---
name: ci-monitor
description: Check GitHub CI status on main branch and open PRs. Fix simple failures directly via mbe agent run, create issues for complex ones. Monitors agent-created PRs for failing checks. Invoke with /ci-monitor.
user-invocable: true
---

# CI Monitor

Monitor GitHub Actions CI health and respond to failures. Fixes simple issues automatically, escalates complex ones to the issue queue.

## Workflow

### Step 1: Check Main Branch CI

```bash
gh run list --branch main --limit 5 --json status,conclusion,databaseId,headBranch,name,createdAt
```

Examine the results:
- If all 5 runs have `conclusion: "success"` → **main is healthy**, proceed to Step 3
- If any run has `conclusion: "failure"` → proceed to Step 2

### Step 2: Diagnose Failure

For each failed run:

```bash
gh run view <databaseId> --log-failed 2>&1 | head -200
```

#### 2a: Check for Existing Fix

```bash
gh issue list --label "ci-fix" --state open --search "<error keyword>" --json number,title
```

If an open `ci-fix` issue already exists for this failure, **skip it** — it is already being tracked.

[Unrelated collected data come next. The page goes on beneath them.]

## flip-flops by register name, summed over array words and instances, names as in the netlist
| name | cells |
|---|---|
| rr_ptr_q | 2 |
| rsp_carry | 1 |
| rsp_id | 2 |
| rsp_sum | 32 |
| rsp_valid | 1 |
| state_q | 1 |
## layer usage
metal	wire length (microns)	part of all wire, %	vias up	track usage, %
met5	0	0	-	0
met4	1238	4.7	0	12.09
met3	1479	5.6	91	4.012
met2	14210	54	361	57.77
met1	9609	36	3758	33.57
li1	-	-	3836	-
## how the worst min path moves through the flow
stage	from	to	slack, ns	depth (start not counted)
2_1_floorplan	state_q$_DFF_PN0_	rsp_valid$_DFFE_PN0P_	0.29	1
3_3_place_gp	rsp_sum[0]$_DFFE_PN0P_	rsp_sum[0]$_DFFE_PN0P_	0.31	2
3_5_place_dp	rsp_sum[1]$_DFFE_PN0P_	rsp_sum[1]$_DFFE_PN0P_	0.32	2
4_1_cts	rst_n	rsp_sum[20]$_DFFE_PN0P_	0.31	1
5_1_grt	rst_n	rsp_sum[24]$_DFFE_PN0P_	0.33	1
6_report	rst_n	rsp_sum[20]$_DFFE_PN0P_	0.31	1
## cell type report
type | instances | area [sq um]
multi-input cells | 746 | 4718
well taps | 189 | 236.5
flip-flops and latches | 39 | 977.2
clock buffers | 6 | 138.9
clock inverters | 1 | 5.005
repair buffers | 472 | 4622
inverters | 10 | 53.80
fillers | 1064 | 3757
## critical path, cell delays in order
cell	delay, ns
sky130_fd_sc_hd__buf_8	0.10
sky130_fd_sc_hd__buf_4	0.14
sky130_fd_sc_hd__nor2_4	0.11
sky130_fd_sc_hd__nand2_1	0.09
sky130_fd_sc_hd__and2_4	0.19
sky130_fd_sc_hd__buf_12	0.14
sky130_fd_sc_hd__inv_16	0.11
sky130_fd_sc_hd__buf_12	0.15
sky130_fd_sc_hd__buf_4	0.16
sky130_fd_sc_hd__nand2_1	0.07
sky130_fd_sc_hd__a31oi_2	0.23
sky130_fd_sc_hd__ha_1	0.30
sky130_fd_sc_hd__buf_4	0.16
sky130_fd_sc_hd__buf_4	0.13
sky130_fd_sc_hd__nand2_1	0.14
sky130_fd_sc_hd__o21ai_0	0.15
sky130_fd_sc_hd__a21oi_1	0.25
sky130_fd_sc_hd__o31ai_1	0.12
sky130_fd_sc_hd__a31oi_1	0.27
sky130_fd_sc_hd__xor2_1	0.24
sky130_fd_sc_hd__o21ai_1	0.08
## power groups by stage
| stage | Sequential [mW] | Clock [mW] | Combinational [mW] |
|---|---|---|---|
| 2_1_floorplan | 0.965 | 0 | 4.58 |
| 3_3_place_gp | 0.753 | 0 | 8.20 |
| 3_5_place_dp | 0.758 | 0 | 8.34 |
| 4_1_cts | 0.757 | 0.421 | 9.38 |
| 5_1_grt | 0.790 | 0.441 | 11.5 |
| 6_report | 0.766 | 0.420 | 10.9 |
==> src/rtl/prio_pick.sv <==
// rtl/prio_pick.sv - combinational winner search, fixed-priority or round-robin
//
// Purpose : Finds the winning request line.
//           RR_MODE == ARB_FIXED : highest set index of req wins, ptr ignored.
//           RR_MODE == ARB_RR    : search order ptr, ptr+1, ..., N_REQ-1, 0, ...,
//                                  ptr-1; first set bit wins.
// Ports   : req   in  [N_REQ-1:0]  request lines
//           ptr   in  [IDX_W-1:0]  round-robin start position (< N_REQ)
//           idx   out [IDX_W-1:0]  winning index, 0 when nothing is requested
//           found out              at least one request line is set
module prio_pick
  import arb_pkg::*;
#(
  parameter int N_REQ = 8,
  parameter int RR_MODE = ARB_RR,
  localparam int IDX_W = $clog2(N_REQ)
) (
  input  logic [N_REQ-1:0] req,
  input  logic [IDX_W-1:0] ptr,
  output logic [IDX_W-1:0] idx,
  output logic             found
);

  int               pos;
  logic [IDX_W-1:0] pos_idx;

  always_comb begin
    idx     = '0;
    found   = 1'b0;
    pos     = 0;
    pos_idx = '0;
    if (RR_MODE == ARB_RR) begin
      // Walk N_REQ positions starting at ptr; the first hit is latched by
      // 'found' so later positions cannot override it.
      for (int k = 0; k < N_REQ; k++) begin
        pos = int'(ptr) + k;
        if (pos >= N_REQ) begin
          pos = pos - N_REQ;
        end
        pos_idx = IDX_W'(pos);
        if (!found && req[pos_idx]) begin
          found = 1'b1;
          idx   = pos_idx;
        end
      end
    end else begin
      // Ascending scan: the last (highest) set bit overwrites earlier ones.
      for (int i = 0; i < N_REQ; i++) begin
        if (req[i]) begin
          found = 1'b1;
          idx   = IDX_W'(i);
        end
      end
    end
  end

endmodule
**src/rtl/cc_pkg.sv**
```systemverilog
// Shared constants for the CC link: subframe size, serial bit timing and the
// receiver state encoding. The transmitter uses the same SUBFRAME/BIT_CLKS
// values so both ends agree on framing and bit period.
package cc_pkg;

   localparam int SUBFRAME  = 2048;
   localparam int BIT_CLKS  = 51;
   localparam int HALF_CLKS = 25;

   typedef enum logic [2:0] {
      RX_IDLE    = 3'd0,
      RX_START   = 3'd1,
      RX_DATA    = 3'd2,
      RX_STOP    = 3'd3,
      RX_WRITE   = 3'd4,
      RX_RECOVER = 3'd5
   } rx_state_t;

endpackage

```
**src/rtl/cc_rx_sync.sv**
```systemverilog
// Two-flop synchroniser for an asynchronous, idle-high input.
// Latency: two clock cycles from d to q.
// No backpressure; both flops reset to 1 so an idle line never looks like a start edge.
module cc_rx_sync (
   input  logic clock,
   input  logic reset,
   input  logic d,
   output logic q
);

   logic meta;

   // Double-register the asynchronous input to settle metastability.
   always_ff @(posedge clock or negedge reset) begin
      if (!reset) begin
         meta <= 1'b1;
         q    <= 1'b1;
      end else begin
         meta <= d;
         q    <= meta;
      end
   end

endmodule

```
**src/rtl/cc_receive.sv**
```systemverilog
// CC link serial receiver: 8N1 characters into consecutive subframe RAM addresses.
// Latency: wren one cycle after the stop-bit sample; DONE one cycle after the last write.
// No backpressure: the RAM accepts every write strobe; bad stop bits drop the byte.
module cc_receive #(
   parameter int SUBFRAME  = cc_pkg::SUBFRAME,
   parameter int BIT_CLKS  = cc_pkg::BIT_CLKS,
   parameter int HALF_CLKS = cc_pkg::HALF_CLKS
) (
   input  logic        clock,
   input  logic        reset,
   input  logic        rx,
   output logic [11:0] wraddress,
   output logic [7:0]  wrdata,
   output logic        wren,
   output logic        DONE,
   output logic        frame_err,
   output logic        busy
);

   import cc_pkg::*;

   localparam logic [7:0]  HALF_TC = 8'(HALF_CLKS - 1);
   localparam logic [7:0]  BIT_TC  = 8'(BIT_CLKS - 1);
   localparam logic [12:0] LAST    = 13'(SUBFRAME - 1);

   rx_state_t   state;
   logic        rx_s;
   logic [7:0]  cnt;
   logic [3:0]  bit_cnt;
   logic [7:0]  shreg;
   logic [12:0] byte_cnt;

   cc_rx_sync u_sync (
      .clock (clock),
      .reset (reset),
      .d     (rx),
      .q     (rx_s)
   );

   // Receive FSM: mid-bit sampling, byte assembly, RAM write and subframe wrap.
   always_ff @(posedge clock or negedge reset) begin
      if (!reset) begin
         state     <= RX_IDLE;
         cnt       <= 8'd0;
         bit_cnt   <= 4'd0;
         shreg     <= 8'd0;
         byte_cnt  <= 13'd0;
         wraddress <= 12'd0;
         wrdata    <= 8'd0;
         wren      <= 1'b0;
         DONE      <= 1'b0;
         frame_err <= 1'b0;
         busy      <= 1'b0;
      end else begin
         // Strobes are single-cycle unless a state re-asserts them.
         wren      <= 1'b0;
         DONE      <= 1'b0;
         frame_err <= 1'b0;
         case (state)
            RX_IDLE: begin
               if (!rx_s) begin
                  cnt   <= 8'd0;
                  state <= RX_START;
                  busy  <= 1'b1;
               end
            end
            RX_START: begin
               if (cnt == HALF_TC) begin
                  if (!rx_s) begin
                     cnt     <= 8'd0;
                     bit_cnt <= 4'd0;
                     state   <= RX_DATA;
                  end else begin
                     // Line went back high before mid start bit: a glitch.
                     state <= RX_IDLE;
                     busy  <= 1'b0;
                  end
               end else begin
                  cnt <= cnt + 8'd1;
               end
            end
            RX_DATA: begin
               if (cnt == BIT_TC) begin
                  cnt     <= 8'd0;
                  shreg   <= {rx_s, shreg[7:1]};
                  bit_cnt <= bit_cnt + 4'd1;
                  if (bit_cnt == 4'd7) begin
                     state <= RX_STOP;
                  end
               end else begin
                  cnt <= cnt + 8'd1;
               end
            end
            RX_STOP: begin
               if (cnt == BIT_TC) begin
                  cnt <= 8'd0;
                  if (rx_s) begin
                     wren      <= 1'b1;
                     wrdata    <= shreg;
                     wraddress <= byte_cnt[11:0];
                     state     <= RX_WRITE;
                  end else begin
                     frame_err <= 1'b1;
                     state     <= RX_RECOVER;
                  end
               end else begin
                  cnt <= cnt + 8'd1;
               end
            end
            RX_WRITE: begin
               if (byte_cnt == LAST) begin
                  byte_cnt  <= 13'd0;
                  wraddress <= 12'd0;
                  DONE      <= 1'b1;
               end else begin
                  byte_cnt <= byte_cnt + 13'd1;
               end
               state <= RX_IDLE;
               busy  <= 1'b0;
            end
            RX_RECOVER: begin
               // Hold off until the line returns idle so a stuck-low line is not re-framed.
               if (rx_s) begin
                  state <= RX_IDLE;
                  busy  <= 1'b0;
               end
            end
            default: begin
               state <= RX_IDLE;
               busy  <= 1'b0;
            end
         endcase
      end
   end

endmodule

```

#### 2b: Classify the Failure

**Simple failures** (auto-fixable):
- Lint errors (`eslint`, `prettier`)
- Type errors (`tsc`, missing imports, wrong types)
- Missing Prisma client generation (`prisma generate`)
- Test failures with obvious fixes (snapshot updates, assertion mismatches from recent changes)

**Complex failures** (escalate to issue):
- Flaky tests (passes on retry)
- Infrastructure failures (Docker, database connectivity)
- Multi-file refactoring needed
- Dependency conflicts

#### 2c: Auto-Fix Simple Failures

```bash
mbe agent run "Fix CI failure: <concise description of error from logs>" --max-budget 0.50
```

The agent will create a PR with the fix. After completion:

```bash
# Verify the fix by checking if CI passes on the new PR
gh pr checks <PR_NUMBER> --watch --fail-fast
```

#### 2d: Escalate Complex Failures

```bash
gh issue create \
  --title "[CI] <failure type>: <brief description>" \
  --label "ci-fix" --label "ready" \
  --body "## CI Failure

**Workflow**: <workflow name>
**Run**: <run URL>
**Branch**: main

## Error Log

\`\`\`
<relevant error output, truncated to key lines>
\`\`\`

## Analysis

<brief analysis of what went wrong and potential fix approaches>

---
*Created by automated CI monitor on $(date +%Y-%m-%d)*"
```

### Step 3: Check Open PR Health

```bash
gh pr list --state open --json number,title,headRefName,statusCheckRollup --limit 10
```

For each open PR:

1. Check if any status checks are failing
2. Focus on PRs created by the agent (branch names starting with `agent/`)

```bash
# For each PR with failing checks:
gh pr checks <NUMBER> --json name,state,conclusion --jq '.[] | select(.conclusion == "FAILURE")'
```

If an agent-created PR has failing checks:

```bash
# Get the failure details
gh pr checks <NUMBER> --json name,state,conclusion

# Attempt a fix on the PR branch
mbe agent run "Fix failing CI checks on PR #<NUMBER>: <failure description>" --max-budget 0.50
```

### Step 4: Report Status

If any actions were taken (fixes attempted, issues created), provide a brief summary.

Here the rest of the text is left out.